2.1.2 Three documents, namely D12, D13 and D14, are cited against claim 1. Documents D13 and D14 are cited under Article 54(3) EPC in view of the fact that claim 1 is admittedly only entitled to 26 January 1998 as its filing date and not to 24 January 1997, the claimed priority date, as the priority document covers only a method in which one of the pairs of oligonucleotides provided in step a) is always linked to a member of a specific binding pair (MSBP), a feature which is absent from claim 1.
2.1.3 Document D12 describes the use of a polymerase chain reaction-based approach to genetic engineering called "gene Splicing by Overlap Extension" (SOE) which does not depend on the occurrence of restriction enzyme recognition sequences at the recombination site to construct a gene encoding a mosaic fusion protein comprised of parts of two different mouse class-I major histocompatibility genes.

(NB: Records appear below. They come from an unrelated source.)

===== src/rtl/ui_arb_pkg.sv =====
// ui_arb_pkg: shared state encoding and grant constants for ui_stream_arbiter.
package ui_arb_pkg;
    localparam int REQ_N = 2;
    localparam logic [1:0] GRANT_NONE = 2'b00;
    localparam logic [1:0] GRANT_0 = 2'b01;
    localparam logic [1:0] GRANT_1 = 2'b10;
    // States double as the one-hot grant so grant_o is the state register itself
    typedef enum logic [1:0] {
        IDLE = GRANT_NONE,
        GNT0 = GRANT_0,
        GNT1 = GRANT_1
    } state_t;
endpackage


===== src/rtl/ui_arb_watchdog.sv =====
// ui_arb_watchdog: counts stalled cycles inside a granted packet and pulses abort.
// Built only when UI_ARB_WATCHDOG_EN is defined.
module ui_arb_watchdog #(
    parameter int TIMEOUT = 200
) (
    input  logic clk,
    input  logic rst_n,
    input  logic active,
    input  logic valid,
    input  logic accept,
    output logic abort
);
    logic [15:0] cnt;

    // Fires on the TIMEOUT-th consecutive stalled cycle so the grant drops at the next edge
    assign abort = active && !valid && cnt == 16'(TIMEOUT - 1);

    always_ff @(posedge clk or negedge rst_n) begin
        if (!rst_n) cnt <= '0;
        else if (!active || accept || abort) cnt <= '0;
        else if (!valid) cnt <= cnt + 16'd1;
    end
endmodule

The ambit of document D12 does not go beyond the construction of individual genes. The general mechanism of SOE as illustrated in Figure 1 (see page 63) involves a succession of steps which allows the construction of a particular recombinant product and its amplification as soon as it is formed. There is no disclosure of a method for creating a polynucleotide library.

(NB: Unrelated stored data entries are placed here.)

==> config.mk <==
export PLATFORM = sky130hd
export DESIGN_NAME = mux7_rr_arbiter_flat
export DESIGN_NICKNAME = d
export VERILOG_FILES = /design/src/rtl/mux7_rr_arbiter_if.sv /design/src/rtl/mux7_rr_arbiter.sv /design/src/flat_wrapper.sv
export SDC_FILE = /design/constraint.sdc
export NUM_CORES = 1
export LEC_CHECK = 0
export ABC_AREA = 1
export BUFFER_PORTS_ARGS = -buffer_cell sky130_fd_sc_hd__buf_2
export CAP_MARGIN = 25
export CORE_AREA = 3 3 96 98
export CTS_CLUSTER_DIAMETER = 30
export DETAILED_ROUTE_END_ITERATION = 12
export DIE_AREA = 0 0 99 101
export PLACE_DENSITY = 0.51
export SLEW_MARGIN = 15
export SYNTH_ARGS = -nofsm -noshare
export SYNTH_HDL_FRONTEND = slang
export SYNTH_SLANG_ARGS = --single-unit
==> constraint.sdc <==
create_clock -name clock -period 3 [get_ports clock]
set_clock_uncertainty 0.2 [all_clocks]
set_input_delay 0 -clock clock [delete_from_list [all_inputs] [get_ports clock]]
set_output_delay 0 -clock clock [all_outputs]
set_load 0.05 [all_outputs]
==> src/rtl/mux7_rr_arbiter_if.sv <==
// rtl/mux7_rr_arbiter_if.sv - request/data/grant bundle between seven requesters and the shared mux arbiter
//   req      [6:0] request per requester (driven by requester side)
//   data_in  [6:0] mux data inputs, bit i belongs to requester i
//   grant    [6:0] registered one-hot grant, zero when no grant is active
//   sel      [2:0] registered mux select, 0..6
//   busy           high while the arbiter is not idle
//   data_out       registered data_in[sel] while a grant is active, else 0
interface mux7_rr_arbiter_if;
  logic [6:0] req;
  logic [6:0] data_in;
  logic [6:0] grant;
  logic [2:0] sel;
  logic       busy;
  logic       data_out;

  modport master (
    output req,
    output data_in,
    input  grant,
    input  sel,
    input  busy,
    input  data_out
  );

  modport slave (
    input  req,
    input  data_in,
    output grant,
    output sel,
    output busy,
    output data_out
  );
endinterface

==> src/rtl/mux7_rr_arbiter.sv <==
// rtl/mux7_rr_arbiter.sv - round-robin arbiter with hold limit and turnaround gap over a shared 7:1 bit mux
//   clock   system clock, rising edge
//   resetn  synchronous active-low reset
//   bus     mux7_rr_arbiter_if.slave: req/data_in in, grant/sel/busy/data_out out
module mux7_rr_arbiter #(
  parameter int MAX_HOLD = 8
) (
  input  logic               clock,
  input  logic               resetn,
  mux7_rr_arbiter_if.slave   bus
);

  localparam int HW = $clog2(MAX_HOLD + 1);

  localparam logic [1:0] ST_IDLE   = 2'd0;
  localparam logic [1:0] ST_ACTIVE = 2'd1;
  localparam logic [1:0] ST_GAP    = 2'd2;

  logic [1:0]    r_state;
  logic [6:0]    r_grant;
  logic [2:0]    r_sel;
  logic [2:0]    r_last;
  logic [HW-1:0] r_hold;
  logic          r_dout;

  logic [2:0]    w_win;
  logic          w_found;
  logic [3:0]    w_idx;
  logic          w_release;

  // Search starts just after the last holder and wraps 6->0, so the previous
  // holder is considered last.
  always_comb begin
    w_win   = 3'd0;
    w_found = 1'b0;
    w_idx   = 4'd0;
    for (int k = 1; k <= 7; k++) begin
      w_idx = {1'b0, r_last} + 4'(k);
      if (w_idx >= 4'd7) begin
        w_idx = w_idx - 4'd7;
      end
      if (!w_found && bus.req[w_idx[2:0]]) begin
        w_win   = w_idx[2:0];
        w_found = 1'b1;
      end
    end
  end

  // r_sel is always 0..6, so the index is in range.
  assign w_release = !bus.req[r_sel] || (r_hold == HW'(MAX_HOLD));

  always_ff @(posedge clock) begin
    if (!resetn) begin
      r_state <= ST_IDLE;
      r_grant <= 7'd0;
      r_sel   <= 3'd0;
      r_last  <= 3'd6;
      r_hold  <= '0;
      r_dout  <= 1'b0;
    end else begin
      case (r_state)
        ST_IDLE, ST_GAP: begin
          // GAP sees r_last already updated by the release edge.
          if (w_found) begin
            r_state <= ST_ACTIVE;
            r_grant <= 7'(1) << w_win;
            r_sel   <= w_win;
            r_hold  <= HW'(1);
            r_dout  <= bus.data_in[w_win];
          end else begin
            r_state <= ST_IDLE;
            r_grant <= 7'd0;
            r_dout  <= 1'b0;
          end
        end
        ST_ACTIVE: begin
          if (w_release) begin
            r_state <= ST_GAP;
            r_grant <= 7'd0;
            r_last  <= r_sel;
            r_dout  <= 1'b0;
          end else begin
            r_hold  <= HW'(r_hold + 1'b1);
            r_dout  <= bus.data_in[r_sel];
          end
        end
        default: begin
          r_state <= ST_IDLE;
          r_grant <= 7'd0;
          r_dout  <= 1'b0;
        end
      endcase
    end
  end

  assign bus.grant    = r_grant;
  assign bus.sel      = r_sel;
  assign bus.busy     = (r_state != ST_IDLE);
  assign bus.data_out = r_dout;

endmodule
==> src/flat_wrapper.sv <==
// flat-port wrapper written by rule: the top's interface ports become plain ports
module mux7_rr_arbiter_flat 
#(
  parameter int MAX_HOLD = 8
)
  (clock, resetn, bus_req, bus_data_in, bus_grant, bus_sel, bus_busy, bus_data_out);
  mux7_rr_arbiter_if bus_i ();
  input  logic clock;
  input  logic resetn;
  input wire logic [$bits(bus_i.req)-1:0] bus_req;
  input wire logic [$bits(bus_i.data_in)-1:0] bus_data_in;
  output wire logic [$bits(bus_i.grant)-1:0] bus_grant;
  output wire logic [$bits(bus_i.sel)-1:0] bus_sel;
  output wire logic [$bits(bus_i.busy)-1:0] bus_busy;
  output wire logic [$bits(bus_i.data_out)-1:0] bus_data_out;
  assign bus_i.req = bus_req;
  assign bus_i.data_in = bus_data_in;
  assign bus_grant = bus_i.grant;
  assign bus_sel = bus_i.sel;
  assign bus_busy = bus_i.busy;
  assign bus_data_out = bus_i.data_out;
  mux7_rr_arbiter #(.MAX_HOLD(MAX_HOLD)) u_core (.clock(clock), .resetn(resetn), .bus(bus_i));
endmodule
# ---- Word-level counts from Yosys, hierarchy flattened
# Cells that the tools add are included.
dict set report totals {
  ff_bits 20
  elab_cells 118
  out_inout_bits 12
  input_bits 16
}
dict set report classes {
  eq_ne 6
  order_cmp 16
  n_reduce_logical 21
  n_mux 53
  addsub 15
  shift 1
}
# op count
set op_table {}
lappend op_table {{$mux W3} 14}
lappend op_table {{$lt A3 B4 Y1 const B} 9}
lappend op_table {{$bmux W1 S3} 10}
lappend op_table {{$ge A4 B3 Y1 const B} 7}
lappend op_table {{$sub A3 B3 Y3 const B} 7}
lappend op_table {{$mux W1} 20}
lappend op_table {{$add A3 B3 Y4 const B} 4}
lappend op_table {{$mux W7} 2}
lappend op_table {{$pmux W7 S2} 1}
lappend op_table {{$add A3 B2 Y4 const B} 2}
lappend op_table {{$mux W4} 2}
lappend op_table {{$pmux W4 S2} 1}
lappend op_table {{$logic_not A1 Y1} 7}
lappend op_table {{$shl A1 B3 Y7 const A} 1}
lappend op_table {{$logic_and A1 B1 Y1} 6}
lappend op_table {{$add A3 B1 Y4 const B} 1}
lappend op_table {{$add A4 B1 Y4 const B} 1}
lappend op_table {{$eq A4 B4 Y1 const B} 1}
lappend op_table {{$ne A2 B1 Y1 const B} 2}
lappend op_table {{$pmux W2 S2} 1}
lappend op_table {{$reduce_and A2 Y1} 2}
lappend op_table {{$reduce_bool A2 Y1} 2}
lappend op_table {{$reduce_and A3 Y1} 1}
lappend op_table {{$eq A2 B1 Y1 const B} 1}
lappend op_table {{7 further kinds} 7}

# ---- Depth between registers and ports, before layout
# Gate-level depths: netlist (run 1).
dict set report logic_depth {
  depth_word 28
  ltp_mapped 28
  depth_no_buf 27
}

# ---- Least setup slack after synthesis (run 1)
# No wires, ideal clock.
dict set report synth_path {
  path_kind {reg-to-reg}
  start {register u_core.r_last[1]}
  end {register u_core.r_dout (netlist: u_core.bus.data_out)}
  n_path_buf 1
  stages_incl_launch_ff 26
  setup_slack_ps -220
  required_time_ps 2668
  t_arrival_ps 2887
  synth_period_minus_slack_ps 3220
  setup_ps 132
  path_cell_list {dfxtp_1 inv_1 ha_1 inv_1 fa_1 clkbuf_1 inv_1 nand2_2 nand2_1 nand2_1 nand3_1 nand3_1 nand2_2 nand3_2 nor2_2 nand4_2 clkinv_1 nand2_1 o21ai_2 nand2_2 nor2_2 a21oi_1 nand2_1 nand2_1 nand2_1 a21oi_1}
}
dict set report synth_via {
  elab_chain_len 28
  word_cells_on_any_way 72
  cone_classes {add/sub (14); order compare (7); mux (39); reduce/logical (12)}
}
# item line_no
set synth_rtl {}
lappend synth_rtl {{start: declaration} mux7_rr_arbiter.sv:22} ;# logic [2:0] r_last;
lappend synth_rtl {{start signal: assignment} mux7_rr_arbiter.sv:80} ;# r_last <= r_sel;
lappend synth_rtl {{$add A3 B1 Y4} mux7_rr_arbiter.sv:38} ;# w_idx = {1'b0, r_last} + 4'(k);
lappend synth_rtl {{$ge A4 B3 Y1 or $sub A3 B3 Y3 (tied branches)} {mux7_rr_arbiter.sv:39, mux7_rr_arbiter.sv:40}}
lappend synth_rtl {{$mux W3} mux7_rr_arbiter.sv:39} ;# if (w_idx >= 4'd7) begin
lappend synth_rtl {{$bmux W1 S3} mux7_rr_arbiter.sv:42} ;# if (!w_found && bus.req[w_idx[2:0]]) begin
lappend synth_rtl {{$mux W1 (not written as such)} mux7_rr_arbiter.sv:42}
lappend synth_rtl {{$mux W1} mux7_rr_arbiter.sv:42}
lappend synth_rtl {{$logic_not A1 Y1} mux7_rr_arbiter.sv:42}
lappend synth_rtl {{$logic_and A1 B1 Y1} mux7_rr_arbiter.sv:42}
lappend synth_rtl {{(+12 left out)} -}
lappend synth_rtl {{$mux W1} mux7_rr_arbiter.sv:42}
lappend synth_rtl {{$logic_not A1 Y1} mux7_rr_arbiter.sv:42}
lappend synth_rtl {{$logic_and A1 B1 Y1} mux7_rr_arbiter.sv:42}
lappend synth_rtl {{$mux W3} mux7_rr_arbiter.sv:42}
lappend synth_rtl {{$bmux W1 S3} mux7_rr_arbiter.sv:69} ;# r_dout <= bus.data_in[w_win];
lappend synth_rtl {{$mux W1 (not written as such)} mux7_rr_arbiter.sv:69}
lappend synth_rtl {{$mux W1 (*)} mux7_rr_arbiter.sv:64} ;# if (w_found) begin
lappend synth_rtl {{$pmux W1 S2 (*)} mux7_rr_arbiter.sv:61} ;# case (r_state)
lappend synth_rtl {{end signal: assignment} mux7_rr_arbiter.sv:69}
lappend synth_rtl {{end signal: assignment} mux7_rr_arbiter.sv:84} ;# r_dout <= bus.data_in[r_sel];
lappend synth_rtl {{end: declaration} mux7_rr_arbiter.sv:24} ;# logic r_dout;
# Every way passes the cells marked *; elsewhere a longest branch is shown, timed or not. The select of a mux whose other input is x is not followed.
# A chain may end at the register's enable or synchronous reset.

# ---- Worst setup path after layout (run 1)
# Same ends and word-level chain as after synthesis.

==> results.yml, run 1 <==
synthesis:
  synth_compound_gate_area_share: 0.157
  dominant_combinational_cell_family_by_area_after_synthesis: "simple AND/OR/NAND/NOR gates"
  ys.flop_type: "sky130_fd_sc_hd__dfxtp_1"
  mappedNetlistArea_um2: 2510
  yosys.area_share.simple: 0.491
  async_flop_share: 0
  synthesis.yosys.warnings: 0
  yosys-mux-area-fraction: 0
  gate_count_of_the_mapped_netlist: 435
  post_synth_num_cell_types: 38
  postSynthAreaPerCell_um2: 5.77
  synth_fa_ha_area_frac: 0.0678
  synthXorXnorAreaFrac: 0.0110
  synth.net_count: 464
  yosysSeqAreaShare: 0.159
  number_of_enable_type_register_cells_in_the_synthesized_netlist: 0
  postSynthRegisterBits: 20
layout:
  final.fill_count: 890
  layout.cells.non_filler: 629
  layout.nets: 551
  syn_to_final_growth_pct: 51.6
  fraction_of_final_layout_cells_sized_beyond_drive_strength_1: 0.426
  antenna-diode-count: 0
  post-route-util: 0.445
sta:
  timing.final.ws_setup_ns: -0.128
  worst_hold_slack_ns: 0.00779
  final_hold_viol_count: 0
  timing.final.max_slew_violations: 0
  fmax_mhz: 320
  grt_setup_unrepaired: "yes"
  timing.max_slew.rel_slack: 0.750
  final.period_utilization: 1.04
  final.min_clock_period_ns: 3.13
  final-setup-viol-count: 13
  tightest_slew_ns: 0.375
critical_path:
  cp_slowest_stage_delay_ns: 0.41
  regToRegSetupSlack_ns: -0.13
  critPathMostFrequentCell: "sky130_fd_sc_hd__nand2_1"
  crit_path_end_kind: "flop"
  startpoint_type: "flop"
  crit-reg2reg-launch: "u_core.r_last[1]"
  slowest_cell_on_the_critical_path: "sky130_fd_sc_hd__fa_2"
  critPathKind: "reg2reg"
  worst-endpoint-arrival_ns: 3.13
  worst_path_maximum_fanout: 5
  timing.critical_path.required_ns: 3.00
  reg2reg_depth: 26
  rr_endpoint: "u_core.bus.data_out"
route:
  aggregate_routed_wire_length_mm: 8.84
  post_detailed_route_drc_marker_count: 0
  drtPass1Iterations: 4
  drt_first_iter_violations: 132
  final_antenna_net_count: 0
  vias: 3206
  detail_route.vias_per_cell: 5.10
  detail_route.wl_per_cell_um: 14.1
global_routing:
  grt_use_met2: 0.337
  grt_antenna_before_repair: 0
  grtUsageMet1: 0.222
  first_global_vias: 3129
  grtUsageTotal: 0.180
  grt_max_degree: 14
  grt_pass1_wl_mm: 14.9
  groute.layer.met3.usage: 0.0125
  grt_most_used_layer: "met2"
  overflow: 0
clocking:
  worstSkewPairLatency_ns: 0.26
  cts_inserted_buffers: 3
  clockRootBuffer: "sky130_fd_sc_hd__clkbuf_8"
  cts_tree: "done"
  clock_sinks: 20
  h-tree-depth: 1
  cts.clk_slew.worst_paths_ns: 0.07
  cts-root-to-sink-buffers: 2
hold_path:
  worst_hold_startpoint: "bus_data_in[5]"
  worstHoldEndpoint: "u_core.bus.data_out"
  hold_path_class: "in2reg"
  hold-path-cell-count: 7
floorplanning:
  dieHeight_um: 101
  initial_standard_cell_utilization_of_the_core: 0.294
  top_ports: 28
  coreArea_um2: 8550
  placementRows: 34
  chipWidth_um: 99
  design.die.area_um2: 10000
place:
  dp_cells: 611
  place_hpwl_mm: 6.76
  finalWeightedCongestion: 0.849
  io_buffer_count: 27
flow_run:
  maxCapViolations: 0
status:
  violations_in_the_final_reports: "setup timing"
  outcome: "finished, violations left"
==> cell families after synthesis <==
| group | after synthesis |
|---|---|
| AOI/OAI and AO/OA | 68 |
| and+or+nand+nor | 264 |
| DFF | 20 |
| xor gates and xnor gates | 1 |
| adders and majority gates | 13 |
| buffers and inverters | 69 |
==> critical path: cells and delay by family, from the launching register on <==
kind | cells | cell delay, ns
adders and majority gates | 2 | 0.54
DFF | 1 | 0.37
and+or+nand+nor | 18 | 1.43
AOI/OAI and AO/OA | 1 | 0.10
buffers and inverters | 5 | 0.41
==> cell type report <==
cell class | instances | area (µm²) | share of cell area
Multi-Input combinational cell | 347 | 2340 | 0.614
Timing Repair Buffer | 90 | 641 | 0.168
Sequential cell | 20 | 409 | 0.107
Inverter | 60 | 241 | 0.0634
Tap cell | 108 | 135 | 0.0355
Clock buffer | 4 | 45.0 | 0.0118
==> sequential cells by signal (all words and copies together), names as in the netlist <==
signal               flops
u_core.bus.data_out      1
u_core.bus.grant         7
u_core.bus.sel           3
u_core.r_hold            4
u_core.r_last            3
u_core.r_state           2
==> metrics by stage <==
step                instance area, µm²  setup slack [ns]  TNS (ns)
floorplan                         2600          0.000563         0
global placement                  3170            -0.356     -2.89
detailed placement                3170            -0.350     -3.21
CTS                               3590            -0.107    -0.917
global route                      3810            -0.329     -3.95
finish                            3810            -0.128    -0.883
==> synthesized netlist by cell type (2+ instances only) <==
master	instances	area [µm²]
sky130_fd_sc_hd__nand2_1	145	544
sky130_fd_sc_hd__nor2_1	17	63.8
sky130_fd_sc_hd__o21ai_1	8	40.0
sky130_fd_sc_hd__nand2_2	11	68.8
sky130_fd_sc_hd__o22ai_1	3	18.8
sky130_fd_sc_hd__clkinv_1	2	7.51
sky130_fd_sc_hd__o21ai_0	19	95.1
sky130_fd_sc_hd__nand4_1	7	43.8
sky130_fd_sc_hd__dfxtp_1	20	400
sky130_fd_sc_hd__nor3_2	2	20.0
sky130_fd_sc_hd__clkbuf_1	4	15.0
sky130_fd_sc_hd__a21oi_1	20	100
sky130_fd_sc_hd__nor2_2	4	25.0
sky130_fd_sc_hd__inv_2	7	26.3
sky130_fd_sc_hd__o211ai_1	10	75.1
sky130_fd_sc_hd__ha_1	12	150
sky130_fd_sc_hd__buf_6	3	33.8
sky130_fd_sc_hd__nor3_1	3	15.0
sky130_fd_sc_hd__nand3_1	62	310
sky130_fd_sc_hd__inv_1	51	191
sky130_fd_sc_hd__o21ai_2	3	26.3
sky130_fd_sc_hd__nand3_2	6	60.1
==> worst max-delay path by stage <==
stage                           startpoint             endpoint  slack (ns)  cells past startpoint
after floorplan           u_core.r_last[0]  u_core.bus.data_out      0.0006                     27
after global placement    u_core.r_last[1]  u_core.bus.grant[1]       -0.36                     19
after detailed placement  u_core.r_last[1]  u_core.bus.grant[1]       -0.35                     19
after CTS                 u_core.r_last[1]  u_core.bus.data_out       -0.11                     21
after global routing      u_core.r_last[1]  u_core.bus.data_out       -0.33                     24
final                     u_core.r_last[1]  u_core.bus.data_out       -0.13                     26
==> placed cells by master, fill, tap and decap left out, types with 2 or more instances in the layout <==
master                     count
sky130_fd_sc_hd__nand3_2      21
sky130_fd_sc_hd__a21oi_4       2
sky130_fd_sc_hd__o211ai_1     10
sky130_fd_sc_hd__nand3_4       7
sky130_fd_sc_hd__dfxtp_1      17
sky130_fd_sc_hd__a21oi_2       5
sky130_fd_sc_hd__nand2_1     118
sky130_fd_sc_hd__inv_1        44
sky130_fd_sc_hd__buf_6         8
sky130_fd_sc_hd__nand4_1       7
sky130_fd_sc_hd__nand2_4      12
sky130_fd_sc_hd__o21ai_2       7
sky130_fd_sc_hd__buf_4        54
sky130_fd_sc_hd__nor2_2        3
sky130_fd_sc_hd__nand3_1      41
sky130_fd_sc_hd__clkbuf_8      3
sky130_fd_sc_hd__o21ai_0      12
sky130_fd_sc_hd__ha_4          3
sky130_fd_sc_hd__o21ai_4       4
sky130_fd_sc_hd__ha_1          8
sky130_fd_sc_hd__nor2_1       11
sky130_fd_sc_hd__nand2_2      26
sky130_fd_sc_hd__nor2_4        9
sky130_fd_sc_hd__nor3_1        2
sky130_fd_sc_hd__a21oi_1      14
sky130_fd_sc_hd__inv_4         4
sky130_fd_sc_hd__inv_2        10
sky130_fd_sc_hd__buf_2        27
sky130_fd_sc_hd__nor3_2        3
sky130_fd_sc_hd__dfxtp_4       2
sky130_fd_sc_hd__o21ai_1       7
sky130_fd_sc_hd__o22ai_1       3
==> timing repair <==
item                                    4_1_cts  5_1_grt
hold buffers                                  1        0
pin swaps                                    36       29
endpoints found under the hold margin         9        0
buffers inserted                             10        3
endpoints found under the setup margin       15       16
gates resized for setup                      74       51
gates cloned                                  1        0
==> metal layers <==
metal / wire, µm / vias up
met4: 141 / 0
met5: 0 / -
met2: 4510 / 73
met1: 3860 / 1502
li1: - / 1615
met3: 323 / 16
Power of run 1 is left out: the tool's default activity adds up to more than one toggle a clock period on the data nets, which glitch-free logic cannot reach.
==> run 2: changes to the inputs <==
BUFFER_PORTS_ARGS = default   (was -buffer_cell sky130_fd_sc_hd__buf_2)
DONT_BUFFER_PORTS = 1   (was default)
PLACE_DENSITY = 0.48   (was 0.51)
==> results.yml, run 2 (synthesis gave the netlist of run 1 again) <==
status:
  outcome: "finished, violations left"
  violations_in_the_final_reports: "hold timing, setup timing"
pwr:
  power_leakage_uw: 0.00176
  seq_power_share: 0.093
  p_per_area_nw_per_um2: 1360
  gate_power_share: 0.868
  power_frac_clock: 0.039
  net-switching-power_uw: 2850
  intPower_uw: 2380
  swShare: 0.545
  worst_voltage_drop_across_the_vdd_grid_v: 0.000746
clocking:
  worstSkewPairLatency_ns: 0.25
  clock_sinks: 20
  h-tree-depth: 1
  cts_tree: "done"
  clockRootBuffer: "sky130_fd_sc_hd__clkbuf_8"
  cts.clk_slew.worst_paths_ns: 0.07
  cts_inserted_buffers: 3
  cts-root-to-sink-buffers: 2
hold_path:
  worst_hold_startpoint: "resetn"
  hold-path-cell-count: 2
  worstHoldEndpoint: "u_core.r_hold[0]"
  hold_path_class: "in2reg"
critical_path:
  startpoint_type: "flop"
  reg2reg_depth: 21
  critPathKind: "reg2reg"
  crit-reg2reg-launch: "u_core.r_last[1]"
  worst_path_maximum_fanout: 6
  regToRegSetupSlack_ns: -0.15
  worst-endpoint-arrival_ns: 3.08
  timing.critical_path.required_ns: 2.93
  rr_endpoint: "u_core.bus.data_out"
  crit_path_end_kind: "flop"
route:
  detail_route.vias_per_cell: 5.01
  final_antenna_net_count: 0
  drt_first_iter_violations: 152
  aggregate_routed_wire_length_mm: 9.00
  met2_wirelength_mm: 4.50
  drtPass1Iterations: 4
  vias: 3140
  detail_route.wl_per_cell_um: 14.3
  post_detailed_route_drc_marker_count: 0
  wl_met3_um: 405
  met1_length_mm: 3.84
  topRoutingLayerUsed: "met4"
place:
  finalWeightedCongestion: 0.950
  place_hpwl_mm: 6.92
  dpl_cell_area_um2: 3140
  io_buffer_count: 0
sta:
  timing.final.max_slew_violations: 0
  fmax_mhz: 318
  final.min_clock_period_ns: 3.15
  timing.max_slew.rel_slack: 0.650
  tightest_slew_ns: 0.525
  final.period_utilization: 1.05
  grt_setup_unrepaired: "yes"
  worst_hold_slack_ns: -0.310
  final_hold_viol_count: 16
  timing.final.ws_setup_ns: -0.147
  final-setup-viol-count: 13
floorplanning:
  dieHeight_um: 101
  top_ports: 28
  chipWidth_um: 99
  initial_standard_cell_utilization_of_the_core: 0.294
  placementRows: 34
  design.die.area_um2: 10000
  coreArea_um2: 8550
layout:
  fraction_of_final_layout_cells_sized_beyond_drive_strength_1: 0.408
  largest_register_ff_count: 7
  layout.nets: 549
  final.fill_count: 895
  syn_to_final_growth_pct: 52.5
  antenna-diode-count: 0
  mostFrequentLayoutCell: "sky130_fd_sc_hd__nand2_1"
  highest_count_cells_in_the_layout_ignoring_fill_and_taps: "119 x sky130_fd_sc_hd__nand2_1, 73 x sky130_fd_sc_hd__buf_4, 46 x sky130_fd_sc_hd__nand3_1, 42 x sky130_fd_sc_hd__inv_1, 29 x sky130_fd_sc_hd__nand2_2"
  finalInstanceArea_um2: 3830
global_routing:
  overflow: 0
  grt_antenna_before_repair: 0
  first_global_vias: 3141
  grt_pass1_wl_mm: 14.5
  grt_max_degree: 12
  grtUsageTotal: 0.177
flow_run:
  maxCapViolations: 0
## run 2: cell count changes in the layout (fill, tap and decap cells not counted), sizes merged
cell | previous run | this run
buf | 89 | 81
dlygate4sd3 | 1 | 7
## run 2: what timing repair did
| item | 4_1_cts | 5_1_grt |
|---|---|---|
| buffers inserted | 12 | 5 |
| pin swaps | 18 | 19 |
| hold buffers | 4 | 3 |
| gates resized for setup | 71 | 41 |
| endpoints found under the setup margin | 15 | 16 |
| cloned | 1 | 0 |
| hold endpoints to repair | 20 | 15 |
## run 2: area by class of cell
class | instances | area (µm²) | share of cell area
clock buffers | 4 | 55.1 | 0.0144
multi-input cells | 347 | 2290 | 0.597
well taps | 108 | 135 | 0.0353
flip-flops and latches | 20 | 409 | 0.107
inverters | 60 | 235 | 0.0614
repair buffers | 88 | 708 | 0.185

2.1.4 Respondent II argues that nevertheless the rationale of decision T 210/93 (see Section XII, supra) should apply to the present case. This argument is not tenable as there is no disclosure in document D12 of a method inevitably leading to a polynucleotide library. Although the SOE technology was known at the filing date, there is no information in document D12 from which it could be derived that a polynucleotide library would be inevitably obtained, even when considering the mere speculative statement found at the top of page 62 that "[T]he SOE approach is a fast, simple, and extremely powerful way of recombining and modifying nucleotide sequences".
2.1.5 Thus, the method of claim 1 is new over document D12.
2.1.6 Document D13 describes methods for polypeptide engineering relying on recursive sequence recombination and involving one of two search strategies classified as "coarse grain shuffling" and "fine grain shuffling" which allow analysis of variation occurring within a nucleic sequence. Section (e) (see page 70) describes how to carry out a fine grain search when looking for improved interferon (IFN) alpha hybrids. The modelled structure of IFN alpha has been divided into nine adjacent and non-overlapping segments (see Table III on page 69). Each of the nine segments is synthesized as well as two sets of degenerate oligonucleotides encoding the nine segments. Each of the nine synthetic segments is then amplified by PCR with the 18 PCR oligonucleotides. Full length genes using the oligo direct recombination method are generated, transfected into a host, and assayed for hybrids with desired properties.
2.1.7 The respondents argue that Section (g)) (see page 71) describes a particular embodiment of the fine grain shuffling which corresponds to the method according to claim 1.
2.1.8 In reality, Section (g) is only a brief (8 lines) and merely speculative (as the use of the conditional tense underlines) passage of the description which only suggests to make the fine grain search as reported in section (e) more "gentle", this being supposedly achieved by obtaining a candidate starting point, such as the "IFN-Con1 consensus interferon" and "gently" searching from there. This disclosure is insufficient to provide the skilled person with a clear view of how Section (g) actually combines with Section (e). Thus, the information provided by Section (g) does not amount to a clear and unambiguous disclosure as required for an assessment of novelty. Therefore, claim 1 is new over document D13.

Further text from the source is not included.